Each year, nearly two million older adults survive a critical illness in the U.S., with half experiencing increased functional disability thereafter. No studies have focused on improving post-ICU functional recovery among older adults. Preliminary data suggests unmet needs within four domains (home environment, skilled rehabilitation, hearing/vision, caregiving) hinder functional recovery. LANTERN is a longitudinal study enrolling older ICU survivors. The objectives are to (1) identify unmet needs in these four domains 2-4 weeks after the patient returns home and evaluate associations with disability, rehospitalizations, and mortality over the subsequent six months, and (2) determine facilitators and barriers to addressing unmet needs. At enrollment, the home is thoroughly examined for barriers to functional recovery, such as needing grab bars in the shower. Participants are asked about needs in skilled rehabilitation and caregiving services. They undergo subjective and objective hearing/vision assessments, and a comprehensive geriatric assessment to inform covariates.

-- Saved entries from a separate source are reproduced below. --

File: src/rtl/mem_access_ctrl.sv
// Memory-stage access controller: turns latched EX/MEM memory ops into a held
// dcache request, stalls the pipeline until dhit, captures load data and halts.
//
//   state   | meaning
//   --------+--------------------------------------------------
//   IDLE    | latched instruction not yet serviced
//   WAIT    | request issued, waiting for dhit
//   DONE    | latched instruction's access complete, no re-issue
module mem_access_ctrl #(
  parameter int WORD_W = 32,
  parameter int CNT_W  = 32
) (
  input  logic              CLK,
  input  logic              nRST,
  input  logic              dmemREN_dl,
  input  logic              dmemWEN_dl,
  input  logic [WORD_W-1:0] porto_l,
  input  logic [WORD_W-1:0] portb_dl,
  input  logic              halt_dl,
  input  logic              advance,
  input  logic              dhit,
  input  logic [WORD_W-1:0] dmemload,
  output logic              dmemREN,
  output logic              dmemWEN,
  output logic [WORD_W-1:0] dmemaddr,
  output logic [WORD_W-1:0] dmemstore,
  output logic              mem_stall,
  output logic [WORD_W-1:0] dmemload_l,
  output logic              halt,
  output logic [CNT_W-1:0]  stall_cycles
);

  typedef enum logic [1:0] {
    IDLE = 2'd0,
    WAIT = 2'd1,
    DONE = 2'd2
  } state_t;

  state_t state, next_state;
  logic   issue_ok;
  logic   req;

  // A completed access must not re-issue while the latch is held for other reasons.
  assign issue_ok  = (state != DONE) & ~halt;
  assign dmemWEN   = dmemWEN_dl & issue_ok;
  assign dmemREN   = dmemREN_dl & ~dmemWEN_dl & issue_ok;
  assign req       = dmemREN | dmemWEN;
  assign mem_stall = req & ~dhit;
  assign dmemaddr  = {porto_l[WORD_W-1:2], 2'b00};
  assign dmemstore = portb_dl;

  always_ff @(posedge CLK or negedge nRST) begin
    if (!nRST) begin
      state <= IDLE;
    end else begin
      state <= next_state;
    end
  end

  always_comb begin
    next_state = state;
    if (advance) begin
      next_state = IDLE;
    end else begin
      case (state)
        IDLE: begin
          if (req && dhit) begin
            next_state = DONE;
          end else if (req) begin
            next_state = WAIT;
          end else begin
            next_state = IDLE;
          end
        end
        WAIT: begin
          if (req && dhit) begin
            next_state = DONE;
          end else begin
            next_state = WAIT;
          end
        end
        DONE:    next_state = DONE;
        default: next_state = IDLE;
      endcase
    end
  end

  always_ff @(posedge CLK or negedge nRST) begin
    if (!nRST) begin
      dmemload_l <= '0;
    end else if (dmemREN && dhit) begin
      dmemload_l <= dmemload;
    end
  end

  always_ff @(posedge CLK or negedge nRST) begin
    if (!nRST) begin
      halt <= 1'b0;
    end else if (halt_dl && !mem_stall) begin
      halt <= 1'b1;
    end
  end

  always_ff @(posedge CLK or negedge nRST) begin
    if (!nRST) begin
      stall_cycles <= '0;
    end else if (mem_stall && (stall_cycles != {CNT_W{1'b1}})) begin
      stall_cycles <= stall_cycles + 1'b1;
    end
  end

endmodule

File: config.mk
export PLATFORM = sky130hd
export DESIGN_NAME = mem_access_ctrl
export DESIGN_NICKNAME = d
export VERILOG_FILES = /design/src/rtl/mem_access_ctrl.sv
export SDC_FILE = /design/constraint.sdc
export NUM_CORES = 1
export LEC_CHECK = 0
export CAP_MARGIN = 25
export CELL_PAD_IN_SITES_DETAIL_PLACEMENT = 1
export CELL_PAD_IN_SITES_GLOBAL_PLACEMENT = 1
export CORE_MARGIN = 1
export CORE_UTILIZATION = 41
export CTS_CLUSTER_DIAMETER = 120
export DETAILED_ROUTE_END_ITERATION = 10
export DONT_BUFFER_PORTS = 1
export PLACE_DENSITY_LB_ADDON = 0.1
export SKIP_LAST_GASP = 1
export SLEW_MARGIN = 20
export SYNTH_ARGS = -nofsm -noshare
export SYNTH_HDL_FRONTEND = slang
export SYNTH_SLANG_ARGS = --single-unit
File: constraint.sdc
create_clock -name CLK -period 1.9 [get_ports CLK]
set_input_delay 0.19 -clock CLK [delete_from_list [all_inputs] [get_ports CLK]]
set_output_delay 0.19 -clock CLK [all_outputs]
set_load 0.03 [all_outputs]
==> flow_summary.ini <==
[worst_setup_path]
critPathArrivalTime_ns = 2.10
start_kind = register
endpoint_kind = register
crit_start = state[1]
crit_required_ns = 2.13
worstReg2RegStart = state[1]
critical_path.max_fanout = 6
crit_type = reg2reg

[grt]
grt_max_degree = 68
global_route.peak_usage_layer = met2
grt_pass1_vias = 2516
use_met3_pct = 7.93
met2_usage_pct = 32.7
grt_util_met1_pct = 22.6
gr-total-overflow = 0
grt_pass1_wl_um = 13100
grt.total_usage_pct = 19.7
antenna_found_initial = 0

[power_and_ir_drop]
ir_drop_mv = 0.304
switching_power_uw = 841
p_leak_uw = 0.00189
totalPowerFinal_uw = 3040
p_int_uw = 2200
combPwrFrac_pct = 7.3
p_seq_share_pct = 54.3
clockPowerShare_pct = 38.5
switching_share_pct = 27.6
powerDensity_nw_per_um2 = 732

[sta]
timing.fmax_mhz = 533
grt_setup_unrepaired = yes
slew_violations = 0
hold_viol_final = 0
setup_viol = 0
min_period_over_period_pct = 98.8
period_minus_slack_ns = 1.88
finClkSkew_ns = 0.00974
setup_tns_ns = 0
whs_ns = 0.134

[clocking]
cts_buffer_depth = 2
cts.sinks = 67
root_buffer = clkbuf_8
clk_latency_ns = 0.35
clk_pin_slew_ns = 0.08
numCtsBuffers = 9
cts_tree = yes
htreeDepth = 3

[placement]
placedCellCount = 388
gp_congestion = 0.726
port_buffers = 0
dp_hpwl_um = 5440

[yosys]
syn-cell-area_um2 = 3490
synth.area.top_cells = dfrtp_1 48%, buf_4 14%, mux2_1 11%
ys_async_sr_fraction_pct = 100
avgSynthCellArea_um2 = 11.5
yosys_warnings = 0
synth-seq-cells = 67
synth_top_cell_by_area = dfrtp_1
ys_seq_area_share_pct = 48.0
ys_dominant_reg_cell = dfrtp_1
synthCells = 303
yosysUniqueCellTypes = 40
yosysTopAreaCellShare_pct = 48.0
yosys-top-cells-count = 67 x buf_4, 67 x dfrtp_1, 34 x mux2_1
synth-edff-count = 0

[detailed_routing]
drt-vias-per-instance = 5.23
drtIter0Drc = 65
vias = 2323
wl_per_cell_um = 19.5
final_antenna_net_count = 0
remaining_drc_errors = 0
drt-pass1-iter-count = 4
wl_um = 8670

[die]
die_x_um = 94.3
start_util_pct = 42.5
design.core.area_um2 = 8220
rows = 33
die_h_um = 94.3
boundaryPins = 235
dieArea_um2 = 8880

[layout]
final_layout_size_suffix_gt1_share_pct = 28.0
area_growth_pct = 19.1
fin_util_pct = 50.6
fillCellCount = 846
seq_area_um2 = 1680
multiInputGateArea_um2 = 1320
final_nets = 438
final_cells = 444
antenna_cells = 0

[outcome]
status = finished clean

[hold_path]
hold_class = in2reg
min-delay-start = dhit

[job]
maxCapViolations = 0
## flip-flops by register name, indices dropped and copies added (netlist names)
name	count
stall_cycles	32
dmemload_l	32
halt	1
state	2
## logic make-up (layout without fill, tap and decap cells)
kind of cell,after synthesis,in the layout,share of synthesized area [%]
simple gates,88,88,15.3
buf+inv,74,109,15.5
flops,67,67,48.0
mux,34,34,11.0
xor+xnor,28,28,7.03
compound gates,10,10,2.73
fa+ha+maj,1,1,0.358
other cells,1,2,0.107
## layer usage
layer,up-vias,wire (µm)
li1,1046,-
met1,1157,3440
met2,101,4310
met3,19,800
met4,0,124
met5,-,0
## worst max-delay path, cell delays in order (launching register included)
cell,delay (ns)
dfrtp_1,0.39
nor2b_4,0.13
or4_4,0.53
a2111oi_4,0.23
buf_4,0.20
nand4b_1,0.12
xnor2_1,0.15
## area by class of cell
type | count | area share, %
clock buffers | 9 | 2.98
well taps | 105 | 3.16
repair buffers | 90 | 19.6
multi-input cells | 163 | 31.8
clock inverters | 7 | 1.66
flip-flops and latches | 67 | 40.5
inverters | 3 | 0.301
## final timing paths
kind                                         end  cells after the start  slack [ns]
worst max register to register  stall_cycles[23]                      6        0.02
worst max-delay path            stall_cycles[23]                      6        0.02
min in group asynchronous         dmemload_l[16]                      2        0.40
worst min register to register              halt                      1        0.50
worst min-delay path                    state[1]                      3        0.13
max in group asynchronous        stall_cycles[6]                      2        1.20
## timing repair
| action | CTS | global route |
|---|---|---|
| hold endpoints to repair | 102 | 0 |
| setup endpoints to repair | 1 | 47 |
| pin swaps | 0 | 6 |
| resized for setup | 0 | 7 |
| cloned | 0 | 1 |
| buffers inserted | 0 | 3 |
| hold buffers | 36 | 0 |
## power groups by stage
stage          combinational [µW]  clock [µW]  sequential, µW
2_1_floorplan                 303           0            1690
3_5_place_dp                  123           0            1670
6_report                      221        1170            1650
5_1_grt                       242        1270            1660
3_3_place_gp                  117           0            1670
4_1_cts                       218        1200            1650
## placed cells by master, fill, tap and decap left out, drive strengths merged, types with 4 or more instances in the layout
cell type    count
dfrtp           67
nand4           13
and3             4
nand2           15
nand3           19
nor2            10
mux2            34
xnor2           21
clkinv           5
dlygate4sd3     35
clkbuf          10
buf             54
nor3             8
xor2             7
## through the flow
step	setup WS [ns]	cell area, µm²
floorplan	-0.0501	3540
global placement	0.0264	3510
detailed placement	0.0129	3510
CTS	-0.00299	4080
global route	-0.0719	4160
finish	0.0227	4160
Note: power is estimated with default switching activity, not from simulation.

Six monthly follow-up phone interviews ascertain disability in 15 functional activities, rehospitalizations, vital status, and changes to the domains of unmet needs. Data extraction from the electronic medical record (EMR) supplement the interviews. After the six-month visit, participants and caregivers are interviewed to determine facilitators and barriers to addressing unmet needs. To date, we have screened 1462 patients: 770 were eligible, 238 consented in-hospital, and 92 enrolled. Of enrolled participants, the mean age (SD) was 74.8 (7.1). This study elucidates whether unmet needs among older ICU survivors are associated with subsequent disability burden, rehospitalizations, and mortality, informing future interventions to support functional recovery.